Bruxelles va pouvoir contre-attaquer. Mardi 13 octobre l’Organisation mondiale du commerce (OMC) a en effet autorisé l’Union européenne (UE) à imposer des droits de douane supplémentaires sur 4 milliards de dollars (3,4 milliards d’euros) de produits américains importés en raison des subventions indues accordées par Washington à Boeing. Cette décision s’inscrit dans le cadre d’un conflit juridique vieux de quinze ans, opposant l’UE et les États-Unis. Chaque camp accusant l’autre d’avoir consenti des aides illégales à leur avionneur respectif.
Mais pour les Européens, ce sont les États-Unis qui ont ouvert les hostilités, rappelle-t-on à Bruxelles.
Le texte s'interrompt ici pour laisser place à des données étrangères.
===== config.mk =====
export PLATFORM = sky130hd
export DESIGN_NAME = mem_bridge
export DESIGN_NICKNAME = d
export VERILOG_FILES = /design/src/rtl/mem_bridge.sv
export SDC_FILE = /design/constraint.sdc
export NUM_CORES = 1
export LEC_CHECK = 0
export BUFFER_PORTS_ARGS = -buffer_cell sky130_fd_sc_hd__buf_2
export CORE_MARGIN = 1.5
export CORE_UTILIZATION = 45
export DETAILED_ROUTE_END_ITERATION = 10
export PLACE_DENSITY = 0.76
export SYNTH_ARGS = -nofsm -noshare
export SYNTH_HDL_FRONTEND = slang
export SYNTH_SLANG_ARGS = --single-unit

===== constraint.sdc =====
create_clock -name clk -period 3.6 [get_ports clk]
set_clock_uncertainty 0.2 [all_clocks]
set_input_delay 0 -clock clk [delete_from_list [all_inputs] [get_ports clk]]
set_output_delay 0 -clock clk [all_outputs]
set_load 0.01 [all_outputs]
--- config.mk ---
export PLATFORM = sky130hd
export DESIGN_NAME = cla32_serial
export DESIGN_NICKNAME = d
export VERILOG_FILES = /design/src/rtl/cla_pkg.sv /design/src/rtl/cla4.sv /design/src/rtl/cla32_serial.sv
export SDC_FILE = /design/constraint.sdc
export NUM_CORES = 1
export LEC_CHECK = 0
export CAP_MARGIN = 15
export CORE_UTILIZATION = 39
export CTS_BUF_LIST = sky130_fd_sc_hd__clkbuf_8
export DETAILED_ROUTE_END_ITERATION = 12
export SYNTH_ARGS = -nofsm -noshare
export SYNTH_HDL_FRONTEND = slang
export SYNTH_HIERARCHICAL = 1
export SYNTH_SLANG_ARGS = --single-unit
--- constraint.sdc ---
create_clock -name clk -period 6.85 [get_ports clk]
set_input_delay 1.37 -clock clk [delete_from_list [all_inputs] [get_ports clk]]
set_output_delay 1.37 -clock clk [all_outputs]
set_load 0.05 [all_outputs]
--- src/rtl/cla_pkg.sv ---
// Shared constants for the nibble-serial adder: FSM state encodings and slice width.
package cla_pkg;

  localparam int SLICE_W = 4;

  localparam logic [1:0] ST_IDLE = 2'b00;
  localparam logic [1:0] ST_RUN  = 2'b01;
  localparam logic [1:0] ST_DONE = 2'b10;

endpackage

--- src/rtl/cla4.sv ---
// 4-bit carry-lookahead adder; all carries are formed directly from generate/propagate terms.
module cla4 (
  input  logic [3:0] a,
  input  logic [3:0] b,
  input  logic       ci,
  output logic [3:0] s,
  output logic       co
);

  logic [3:0] w_g;
  logic [3:0] w_p;
  logic [4:0] w_c;

  assign w_g = a & b;
  assign w_p = a ^ b;

  assign w_c[0] = ci;
  assign w_c[1] = w_g[0] | (w_p[0] & ci);
  assign w_c[2] = w_g[1] | (w_p[1] & w_g[0]) | (w_p[1] & w_p[0] & ci);
  assign w_c[3] = w_g[2] | (w_p[2] & w_g[1]) | (w_p[2] & w_p[1] & w_g[0])
                | (w_p[2] & w_p[1] & w_p[0] & ci);
  assign w_c[4] = w_g[3] | (w_p[3] & w_g[2]) | (w_p[3] & w_p[2] & w_g[1])
                | (w_p[3] & w_p[2] & w_p[1] & w_g[0])
                | (w_p[3] & w_p[2] & w_p[1] & w_p[0] & ci);

  assign s  = w_p ^ w_c[3:0];
  assign co = w_c[4];

endmodule

--- src/rtl/cla32_serial.sv ---
// Nibble-serial WIDTH-bit adder built around a single cla4, one slice per clock.
// Optional signed-overflow output enabled by defining CLA32_SERIAL_OVF_EN.
module cla32_serial
  import cla_pkg::*;
#(
  parameter int WIDTH = 32
) (
  input  logic             clk,
  input  logic             reset,
  input  logic             start,
  input  logic [WIDTH-1:0] a,
  input  logic [WIDTH-1:0] b,
  input  logic             ci,
  output logic             busy,
  output logic             done,
  output logic [WIDTH-1:0] s,
  output logic             co
`ifdef CLA32_SERIAL_OVF_EN
  ,
  output logic             ovf
`endif
);

  localparam int N     = WIDTH / SLICE_W;
  localparam int CNT_W = (N > 1) ? $clog2(N) : 1;
  localparam logic [CNT_W-1:0] LAST = CNT_W'(N - 1);

  logic [1:0]         r_state;
  logic [WIDTH-1:0]   r_a;
  logic [WIDTH-1:0]   r_b;
  logic               r_c;
  logic [CNT_W-1:0]   r_cnt;

  logic [SLICE_W-1:0] w_a_sl;
  logic [SLICE_W-1:0] w_b_sl;
  logic [SLICE_W-1:0] w_s;
  logic               w_co;
  logic               w_accept;

  // The carry register is seeded with ci on accept, so slice 0 sees ci directly.
  assign w_a_sl = r_a[r_cnt*SLICE_W +: SLICE_W];
  assign w_b_sl = r_b[r_cnt*SLICE_W +: SLICE_W];

  cla4 U0_cla4 (
    .a  (w_a_sl),
    .b  (w_b_sl),
    .ci (r_c),
    .s  (w_s),
    .co (w_co)
  );

  assign busy     = (r_state == ST_RUN);
  assign done     = (r_state == ST_DONE);
  assign w_accept = start && (r_state != ST_RUN);

  always_ff @(posedge clk) begin
    if (reset) begin
      r_state <= ST_IDLE;
      r_a     <= '0;
      r_b     <= '0;
      r_c     <= 1'b0;
      r_cnt   <= '0;
      s       <= '0;
      co      <= 1'b0;
`ifdef CLA32_SERIAL_OVF_EN
      ovf     <= 1'b0;
`endif
    end else begin
      case (r_state)
        ST_IDLE, ST_DONE: begin
          if (w_accept) begin
            r_a     <= a;
            r_b     <= b;
            r_c     <= ci;
            r_cnt   <= '0;
            s       <= '0;
            co      <= 1'b0;
`ifdef CLA32_SERIAL_OVF_EN
            ovf     <= 1'b0;
`endif
            r_state <= ST_RUN;
          end else begin
            r_state <= ST_IDLE;
          end
        end
        ST_RUN: begin
          s[r_cnt*SLICE_W +: SLICE_W] <= w_s;
          r_c   <= w_co;
          r_cnt <= r_cnt + 1'b1;
          if (r_cnt == LAST) begin
            co      <= w_co;
`ifdef CLA32_SERIAL_OVF_EN
            // w_s[SLICE_W-1] is the final sum MSB on the last slice.
            ovf     <= (r_a[WIDTH-1] == r_b[WIDTH-1]) && (w_s[SLICE_W-1] != r_a[WIDTH-1]);
`endif
            r_state <= ST_DONE;
          end
        end
        default: r_state <= ST_IDLE;
      endcase
    end
  end

endmodule

==> impl_metrics.json <==
{
  "hold_viol": 0,
  "grt_overflow_total": 0,
  "hold_path_depth": 2,
  "synth-edff-count": 0,
  "ctsHoldBuffers": 0,
  "synthMuxAreaShare_pct": 14.3,
  "final.fill_count": 1074,
  "swShare_pct": 25.5,
  "cts_tree": "done",
  "synth_fp_nets": 593,
  "syn_area_mm2": 0.00449,
  "start_util_pct": 40.7,
  "cp.required_ns": 7.16,
  "htree_levels": 3,
  "slew_headroom_pct": 29.1,
  "drt-initial-drc-count": 135,
  "crit_path_start_kind": "flop",
  "synth_cell_types": 38,
  "worst_pin_slew_ns": 1.06,
  "postRouteAntennaNets": 0,
  "grt_setup_unrepaired": "no",
  "outcome": "complete, no violations",
  "r2r_cells": 10,
  "die-width_um": 109,
  "drive_gt1_share_pct": 8.45,
  "hp-class": "reg -> reg",
  "mostFrequentLayoutCell": "nand2_1",
  "globalRouteTotalUtil_pct": 18.3,
  "vias": 3755,
  "clockPowerShare_pct": 32.5,
  "cts_setup_buffers": 0,
  "clock-skew-final_ns": 0.00897,
  "synth-seq-cells": 103,
  "async_flop_share_pct": 0,
  "gp_congestion": 0.737,
  "finalCritPeriodShare_pct": 52.8,
  "cp.arrival_ns": 3.92,
  "synth_top_family_by_area": "simple AND/OR/NAND/NOR gates",
  "max_freq_mhz": 277,
  "clock_latency_ns": 0.36,
  "synthCells": 515,
  "area_growth_pct": 28.1,
  "yosysWarnings": 6,
  "power.internal_mw": 0.894,
  "pwr-share-seq_pct": 53.6,
  "cp_max_fo": 24,
  "cts.path.max_buffers": 2,
  "synth_xor_area_share_pct": 0.585,
  "yosys_most_used_dff": "dfxtp_1",
  "min_period_ns": 3.61,
  "rows": 38,
  "die_area_mm2": 0.0119,
  "cts_resized": 0,
  "dpl_worst_slack_ns": 3.20,
  "antenna_cells": 0,
  "combPwrFrac_pct": 13.9,
  "path_class": "reg -> reg",
  "maxCapViolations": 0,
  "fp.dieH_um": 109,
  "final-setup-viol-count": 0,
  "mostFrequentLayoutCells": "nand2_1, dfxtp_1, clkdlybuf4s50_1",
  "clock-sinks": 103,
  "core-area_mm2": 0.0110,
  "hold_ws_ns": 0.456,
  "firstDrtPassIters": 4,
  "grt_antenna_before_repair": 0,
  "slew_violations": 0,
  "total_power_mw": 1.20,
  "synth_compound_area_share_pct": 9.64,
  "cts-root-buf": "clkbuf_8",
  "ir_worst_vdd_mv": 0.116,
  "syn_area_per_cell_um2": 8.72,
  "grt_max_degree": 99,
  "synthAdderAreaFrac_pct": 2.95,
  "numPortBuffers": 102,
  "finalWorstSetupSlack_ns": 3.24,
  "grt_pass1_wl_mm": 16.9,
  "end_kind": "flop",
  "synth-seq-area-share_pct": 45.9,
  "viasPerCell": 5.13,
  "p_leak_nw": 2.18,
  "clkTransAtPathRegs_ns": 0.09,
  "routedWlPerCell_um": 14.4,
  "wl_mm": 10.6,
  "switchingPower_mw": 0.305,
  "drc": 0,
  "finalSetupTns_ns": 0,
  "yosys.area_share.simple_pct": 22.1,
  "grt_pass1_vias": 3529,
  "io_pins": 103,
  "num-nets-final": 665,
  "dp_hpwl_mm": 7.22,
  "power_density_mw_per_mm2": 209,
  "cts_buffers": 9
}
## routing by layer
metal	GRT usage (%)	vias up	share of wire [%]
li1	-	1888	-
met1	24.2	1763	47
met2	30.4	94	48
met3	2.96	10	4.2
met4	6.29	0	1.1
met5	0	-	0
## state kept, by name, summed over array words and instances, names as in the netlist
name	count
r_state	2
r_a	32
r_c	1
s	32
r_cnt	3
co	1
r_b	32
## final timing paths
| kind | startpoint | end | slack (ns) |
|---|---|---|---|
| worst max-delay path | r_cnt[0]$_SDFFE_PP0P_ | s[7]$_SDFFE_PP0P_ | 3.24 |
| worst min-delay path | r_a[28]$_SDFFE_PP0P_ | r_a[28]$_SDFFE_PP0P_ | 0.46 |
| worst max register to register | r_cnt[0]$_SDFFE_PP0P_ | s[7]$_SDFFE_PP0P_ | 3.24 |
| worst min register to register | r_a[28]$_SDFFE_PP0P_ | r_a[28]$_SDFFE_PP0P_ | 0.46 |
## synthesized netlist by cell type, types with 2 or more instances
cell type / count / share of area (%)
nand3_1: 34 / 3.8
mux4_2: 16 / 8.0
clkbuf_1: 32 / 2.7
dfxtp_1: 103 / 46
a31o_2: 4 / 0.78
or3_1: 2 / 0.28
buf_2: 7 / 0.78
ha_1: 9 / 2.5
nor3_1: 4 / 0.45
nor2_1: 4 / 0.33
a21oi_1: 69 / 7.7
nor2b_1: 3 / 0.42
nand2_1: 160 / 13
xnor2_1: 2 / 0.39
buf_1: 4 / 0.33
a21o_1: 3 / 0.50
or3b_2: 4 / 0.78
inv_1: 7 / 0.59
mux2i_1: 28 / 6.2
clkinv_1: 2 / 0.17
## power groups by stage
stage               sequential (mW)  combinational, mW  clock [mW]
floorplan                     0.649              0.107           0
global placement              0.657              0.164           0
detailed placement            0.658              0.168           0
CTS                           0.644              0.168       0.402
global route                  0.648              0.183       0.423
finish                        0.643              0.167       0.390
## final cells by class
class,instances,area [um^2],area share (%)
Tap cell,140,175,3.05
Clock inverter,5,56.3,0.979
Multi-Input combinational cell,360,2240,38.9
Clock buffer,11,151,2.63
Inverter,9,33.8,0.587
Timing Repair Buffer,104,1030,17.9
Sequential cell,103,2060,35.9
## metrics by stage
stage | area (um^2) | std cells | utilization, %
global route | 5750 | 732 | 52.1
floorplan | 4490 | 515 | -
CTS | 5750 | 732 | 52.1
finish | 5750 | 732 | 52.1
detailed placement | 5540 | 716 | 50.2
global placement | 5540 | 716 | 50.2
## cell families (layout without fill, tap and decap cells)
| kind of cell | Yosys count | in the layout |
|---|---|---|
| and+or+nand+nor | 223 | 223 |
| DFF | 103 | 103 |
| AOI/OAI and AO/OA | 80 | 80 |
| buffers and inverters | 52 | 129 |
| muxes | 44 | 44 |
| adders and majority gates | 10 | 10 |
| xor gates and xnor gates | 3 | 3 |
## critical path: stages (launching register included)
cell	delay, ns
dfxtp_2	0.85
mux4_2	0.61
nand2_1	0.08
nand2_1	0.10
ha_1	0.30
a21o_1	0.19
a31o_1	0.24
xor2_1	0.19
or3b_2	0.56
nor3_1	0.25
a31o_2	0.14
(Power assumes the default switching activity.)
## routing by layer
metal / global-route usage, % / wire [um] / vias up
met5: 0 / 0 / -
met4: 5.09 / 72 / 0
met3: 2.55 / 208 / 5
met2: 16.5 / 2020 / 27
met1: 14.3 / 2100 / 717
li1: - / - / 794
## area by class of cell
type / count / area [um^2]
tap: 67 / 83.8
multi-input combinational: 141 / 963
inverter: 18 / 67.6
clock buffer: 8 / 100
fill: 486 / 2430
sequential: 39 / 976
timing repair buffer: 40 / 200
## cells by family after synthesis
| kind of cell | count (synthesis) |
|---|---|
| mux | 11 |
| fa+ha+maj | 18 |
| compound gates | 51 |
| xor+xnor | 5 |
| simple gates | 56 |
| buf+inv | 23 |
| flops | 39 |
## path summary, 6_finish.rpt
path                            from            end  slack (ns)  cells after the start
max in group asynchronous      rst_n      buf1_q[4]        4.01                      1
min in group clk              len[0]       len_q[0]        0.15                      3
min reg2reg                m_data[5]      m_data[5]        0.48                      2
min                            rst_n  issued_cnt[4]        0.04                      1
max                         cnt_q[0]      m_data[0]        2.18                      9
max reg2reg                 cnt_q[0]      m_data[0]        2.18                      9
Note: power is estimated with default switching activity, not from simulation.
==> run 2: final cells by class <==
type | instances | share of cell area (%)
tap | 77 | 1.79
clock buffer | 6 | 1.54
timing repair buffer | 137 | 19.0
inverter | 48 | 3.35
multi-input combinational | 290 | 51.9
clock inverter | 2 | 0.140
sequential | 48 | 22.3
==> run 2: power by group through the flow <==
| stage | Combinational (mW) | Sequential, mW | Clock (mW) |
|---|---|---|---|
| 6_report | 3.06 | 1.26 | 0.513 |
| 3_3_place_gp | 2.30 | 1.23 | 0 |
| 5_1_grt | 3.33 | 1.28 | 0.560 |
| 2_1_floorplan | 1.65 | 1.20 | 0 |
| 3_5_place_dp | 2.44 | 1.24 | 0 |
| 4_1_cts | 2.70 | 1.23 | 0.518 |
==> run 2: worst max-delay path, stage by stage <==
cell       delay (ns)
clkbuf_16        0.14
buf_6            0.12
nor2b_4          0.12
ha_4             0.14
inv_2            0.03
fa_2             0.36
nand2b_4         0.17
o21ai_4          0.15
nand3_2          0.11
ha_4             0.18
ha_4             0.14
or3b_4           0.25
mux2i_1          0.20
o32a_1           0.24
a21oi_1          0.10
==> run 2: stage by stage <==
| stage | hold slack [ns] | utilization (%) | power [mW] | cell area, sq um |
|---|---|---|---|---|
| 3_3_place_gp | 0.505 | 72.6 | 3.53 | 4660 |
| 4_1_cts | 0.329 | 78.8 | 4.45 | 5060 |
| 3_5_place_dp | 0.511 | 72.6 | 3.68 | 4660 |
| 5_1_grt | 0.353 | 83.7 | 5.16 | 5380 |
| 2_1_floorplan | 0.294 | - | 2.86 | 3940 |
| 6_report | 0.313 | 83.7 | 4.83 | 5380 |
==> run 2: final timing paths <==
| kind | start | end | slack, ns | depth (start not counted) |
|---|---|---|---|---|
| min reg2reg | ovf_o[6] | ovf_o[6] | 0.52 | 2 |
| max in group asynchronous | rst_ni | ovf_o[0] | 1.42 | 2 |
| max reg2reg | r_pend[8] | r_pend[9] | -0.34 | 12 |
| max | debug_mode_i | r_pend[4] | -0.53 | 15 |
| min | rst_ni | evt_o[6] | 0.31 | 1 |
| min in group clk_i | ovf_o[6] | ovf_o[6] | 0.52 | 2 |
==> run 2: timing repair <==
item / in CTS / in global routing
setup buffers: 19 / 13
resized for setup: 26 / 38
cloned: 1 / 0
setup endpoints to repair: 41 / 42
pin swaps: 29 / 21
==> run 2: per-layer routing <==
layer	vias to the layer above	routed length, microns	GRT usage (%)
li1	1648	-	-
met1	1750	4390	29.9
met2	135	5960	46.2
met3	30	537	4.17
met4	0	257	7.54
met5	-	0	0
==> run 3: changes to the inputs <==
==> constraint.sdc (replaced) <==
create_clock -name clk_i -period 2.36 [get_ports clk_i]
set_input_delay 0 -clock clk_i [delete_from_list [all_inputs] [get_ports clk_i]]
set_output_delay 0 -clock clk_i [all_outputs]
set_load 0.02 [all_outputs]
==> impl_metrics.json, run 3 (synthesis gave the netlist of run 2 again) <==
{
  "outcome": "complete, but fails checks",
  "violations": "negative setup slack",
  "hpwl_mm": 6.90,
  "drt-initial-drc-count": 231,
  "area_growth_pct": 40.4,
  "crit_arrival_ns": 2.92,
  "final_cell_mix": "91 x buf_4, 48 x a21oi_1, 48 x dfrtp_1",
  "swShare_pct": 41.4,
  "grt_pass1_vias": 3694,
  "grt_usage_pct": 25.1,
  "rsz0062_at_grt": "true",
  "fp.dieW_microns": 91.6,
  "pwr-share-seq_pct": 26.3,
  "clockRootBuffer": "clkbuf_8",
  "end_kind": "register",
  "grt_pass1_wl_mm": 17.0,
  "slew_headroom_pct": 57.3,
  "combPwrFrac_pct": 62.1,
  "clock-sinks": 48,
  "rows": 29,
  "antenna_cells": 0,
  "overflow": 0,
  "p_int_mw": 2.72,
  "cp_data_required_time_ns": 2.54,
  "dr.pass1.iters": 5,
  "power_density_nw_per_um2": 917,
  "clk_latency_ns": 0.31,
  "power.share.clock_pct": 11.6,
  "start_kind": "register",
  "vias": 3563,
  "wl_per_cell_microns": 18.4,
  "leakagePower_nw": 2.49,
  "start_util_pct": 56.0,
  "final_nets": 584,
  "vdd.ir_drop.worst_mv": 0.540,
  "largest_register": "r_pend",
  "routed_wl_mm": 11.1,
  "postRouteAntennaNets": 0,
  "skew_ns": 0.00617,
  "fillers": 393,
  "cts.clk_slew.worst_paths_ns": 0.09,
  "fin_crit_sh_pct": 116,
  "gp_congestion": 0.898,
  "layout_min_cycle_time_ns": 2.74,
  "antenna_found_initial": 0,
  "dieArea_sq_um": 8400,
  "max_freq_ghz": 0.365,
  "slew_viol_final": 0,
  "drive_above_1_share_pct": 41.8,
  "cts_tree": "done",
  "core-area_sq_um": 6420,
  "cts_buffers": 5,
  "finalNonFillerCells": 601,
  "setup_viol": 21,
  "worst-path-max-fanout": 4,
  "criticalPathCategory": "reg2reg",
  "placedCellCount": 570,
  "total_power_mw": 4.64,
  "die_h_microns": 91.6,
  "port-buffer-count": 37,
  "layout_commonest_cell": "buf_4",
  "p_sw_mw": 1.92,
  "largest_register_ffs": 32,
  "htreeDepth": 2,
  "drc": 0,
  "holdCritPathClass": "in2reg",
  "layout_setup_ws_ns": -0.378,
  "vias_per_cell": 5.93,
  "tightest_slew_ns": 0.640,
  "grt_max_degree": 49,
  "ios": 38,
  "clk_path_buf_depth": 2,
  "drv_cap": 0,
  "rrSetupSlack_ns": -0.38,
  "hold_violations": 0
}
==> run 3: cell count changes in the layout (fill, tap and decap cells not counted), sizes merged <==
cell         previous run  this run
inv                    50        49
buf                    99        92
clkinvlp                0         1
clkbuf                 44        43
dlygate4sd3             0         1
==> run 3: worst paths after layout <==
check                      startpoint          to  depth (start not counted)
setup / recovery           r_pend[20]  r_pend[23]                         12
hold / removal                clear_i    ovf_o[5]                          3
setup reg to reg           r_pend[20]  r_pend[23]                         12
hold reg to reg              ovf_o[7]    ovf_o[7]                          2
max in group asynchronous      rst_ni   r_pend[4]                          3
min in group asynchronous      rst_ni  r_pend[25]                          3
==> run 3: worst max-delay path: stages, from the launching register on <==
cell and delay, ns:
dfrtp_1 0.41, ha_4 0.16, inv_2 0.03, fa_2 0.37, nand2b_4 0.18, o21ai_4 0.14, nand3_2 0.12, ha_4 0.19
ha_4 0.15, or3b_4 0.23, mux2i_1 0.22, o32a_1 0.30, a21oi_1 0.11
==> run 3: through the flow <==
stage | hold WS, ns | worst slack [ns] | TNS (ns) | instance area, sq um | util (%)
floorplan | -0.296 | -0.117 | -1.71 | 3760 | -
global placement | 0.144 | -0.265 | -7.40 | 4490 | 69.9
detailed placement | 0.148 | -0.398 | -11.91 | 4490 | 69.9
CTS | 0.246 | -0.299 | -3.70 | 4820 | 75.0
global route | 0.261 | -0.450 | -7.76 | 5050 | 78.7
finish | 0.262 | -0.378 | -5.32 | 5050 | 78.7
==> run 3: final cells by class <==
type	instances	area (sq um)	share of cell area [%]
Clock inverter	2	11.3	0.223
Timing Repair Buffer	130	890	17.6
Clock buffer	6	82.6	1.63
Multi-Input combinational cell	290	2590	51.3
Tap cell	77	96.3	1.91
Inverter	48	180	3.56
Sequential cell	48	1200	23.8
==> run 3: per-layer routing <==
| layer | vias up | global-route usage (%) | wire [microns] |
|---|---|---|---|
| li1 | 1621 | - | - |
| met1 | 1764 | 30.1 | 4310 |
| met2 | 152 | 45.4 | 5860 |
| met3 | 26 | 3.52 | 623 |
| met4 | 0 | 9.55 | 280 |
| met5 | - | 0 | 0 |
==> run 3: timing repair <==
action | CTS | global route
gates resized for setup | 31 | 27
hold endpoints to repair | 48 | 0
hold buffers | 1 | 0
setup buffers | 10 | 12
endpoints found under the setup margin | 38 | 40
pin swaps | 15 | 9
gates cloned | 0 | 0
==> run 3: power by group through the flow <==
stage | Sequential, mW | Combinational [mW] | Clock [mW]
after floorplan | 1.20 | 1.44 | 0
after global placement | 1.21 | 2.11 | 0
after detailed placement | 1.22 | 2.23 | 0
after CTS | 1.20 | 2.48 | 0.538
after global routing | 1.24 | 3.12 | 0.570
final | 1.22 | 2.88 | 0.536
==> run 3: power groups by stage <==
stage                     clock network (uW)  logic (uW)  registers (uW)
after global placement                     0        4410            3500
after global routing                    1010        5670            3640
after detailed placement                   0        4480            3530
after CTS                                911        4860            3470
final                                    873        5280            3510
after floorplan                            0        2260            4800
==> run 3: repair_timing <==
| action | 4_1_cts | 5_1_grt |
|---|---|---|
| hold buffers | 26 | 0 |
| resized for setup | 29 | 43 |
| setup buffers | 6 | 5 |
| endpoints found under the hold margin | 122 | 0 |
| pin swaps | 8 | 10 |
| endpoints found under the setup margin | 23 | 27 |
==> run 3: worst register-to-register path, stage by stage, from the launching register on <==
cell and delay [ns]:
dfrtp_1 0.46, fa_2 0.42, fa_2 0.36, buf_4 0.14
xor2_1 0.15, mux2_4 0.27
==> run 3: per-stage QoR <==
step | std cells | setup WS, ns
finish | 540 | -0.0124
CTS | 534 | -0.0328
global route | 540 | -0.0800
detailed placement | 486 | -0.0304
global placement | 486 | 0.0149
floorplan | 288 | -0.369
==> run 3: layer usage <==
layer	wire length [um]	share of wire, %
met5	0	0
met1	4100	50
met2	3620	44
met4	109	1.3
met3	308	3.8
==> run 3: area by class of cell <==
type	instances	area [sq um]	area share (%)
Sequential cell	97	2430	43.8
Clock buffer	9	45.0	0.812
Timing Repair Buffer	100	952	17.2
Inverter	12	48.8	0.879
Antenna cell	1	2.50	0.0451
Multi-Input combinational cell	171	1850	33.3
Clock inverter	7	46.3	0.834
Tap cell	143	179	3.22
En octobre 2019, le gendarme mondial du commerce autorisait Washington à imposer des droits de douanes additionnels sur 7,5 milliards de dollars de produits et services européens, la sanction la plus lourde jamais infligée par l’OMC. Comme aujourd’hui, la décision visait les subventions accordées, cette fois, à Airbus par les États européens.
Tentative de négociation infructueuse
« Toutes nos tentatives pour parvenir à une solution négociée et éviter ainsi une surenchère nuisible aux intérêts des deux parties, ont été rejetées par Washington », rappelle un haut fonctionnaire de la DG du Commerce à la Commission européenne.
Préférant le bâton à la carotte, l’administration Trump avait immédiatement réagi en imposant des taxes de 10 % – relevés à 15 % en mars 2020 – sur tous les avions importés d’Europe. Le vin, le whisky écossais, le fromage, le café ou les olives en provenance de l’UE s’étaient quant à eux vus imposer des droits supplémentaires de 25 %. Un manque à gagner évalué à 400 millions d’euros pour les viticulteurs français.
Les efforts d’Airbus pour se mettre en conformité avec les règles de l’OMC se sont montrés tout aussi vains. L’entente scellée entre l’avionneur européen et les gouvernements espagnols et français pour payer des intérêts plus élevés sur les avances remboursables consenties par Madrid et Paris lors du lancement du programme d’avion long-courrier A 350, n’a pas suffi, non plus, à mettre un terme aux hostilités.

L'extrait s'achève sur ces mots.